工場周辺の飲食店は厳しい状況になるケースも
では、いわゆる下請け業者についてはどうだろうか。こちらもケース・バイ・ケースで移管先でも引き続き取引がある業者もあれば、そうでないこともあったという。そもそも村山工場の閉鎖は、ゴーンショックと呼ばれた大リストラ計画『日産リバイバルプラン』に基づくものであり、取引業者についても大幅に見直されただけに、工場閉鎖がなくとも取引状況が大きく変わったことは間違いない。それでも力のあるサプライヤーは関係を続けてきている。
不可抗力的に厳しい状況に追い込まれたのは、工場周辺の飲食店などだろう。工場には社員だけでなく納入に来た業者やさまざまな出入りがあり、そうした人の流れは飲食店にお金を落とすことになる。しかし、工場閉鎖となれば売上が下がることは必至であり、村山工場の周辺でも9割近い飲食店が姿を消したという。
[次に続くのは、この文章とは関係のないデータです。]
### config.mk
export PLATFORM = sky130hd
export DESIGN_NAME = divided_clock_meter_flat
export DESIGN_NICKNAME = d
export VERILOG_FILES = /design/src/rtl/divided_clock_meter_pkg.sv /design/src/rtl/divided_clock_meter_if.sv /design/src/rtl/sync_edge_detect.sv /design/src/rtl/divided_clock_meter.sv /design/src/flat_wrapper.sv
export SDC_FILE = /design/constraint.sdc
export NUM_CORES = 1
export LEC_CHECK = 0
export BUFFER_PORTS_ARGS = -buffer_cell sky130_fd_sc_hd__buf_2
export CAP_MARGIN = 20
export CORE_MARGIN = 2
export CORE_UTILIZATION = 65
export DETAILED_ROUTE_END_ITERATION = 8
export PLACE_DENSITY = 0.86
export SLEW_MARGIN = 15
export SYNTH_ARGS = -nofsm -noshare
export SYNTH_HDL_FRONTEND = slang
export SYNTH_HIERARCHICAL = 1
export SYNTH_SLANG_ARGS = --single-unit
### constraint.sdc
create_clock -name clock_i -period 7.4 [get_ports clock_i]
set_input_delay 1.48 -clock clock_i [delete_from_list [all_inputs] [get_ports clock_i]]
set_output_delay 1.48 -clock clock_i [all_outputs]
set_load 0.05 [all_outputs]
おそらく似たようなことはパジェロ製造、狭山工場の周辺でも起きるであろう。生産移管に伴って取引が続く可能性があるサプライヤーと違って、飲食店やサービス業は直接の契約を結んでいるわけでもなく、また100%の売上を依存しているわけでもないからだ。
とはいえサプライヤーはじめ多くの納入業者にとって大規模な完成車工場の閉鎖が戦々恐々なのは間違いない。仮に、工場は閉鎖されたとしても、国内での生産能力自体はキープされるのであれば取引規模は変わらない可能性もあるが、パジェロ製造や狭山工場の閉鎖というのは生産キャパを小さくして、稼働率を上げることが狙いといえるからだ。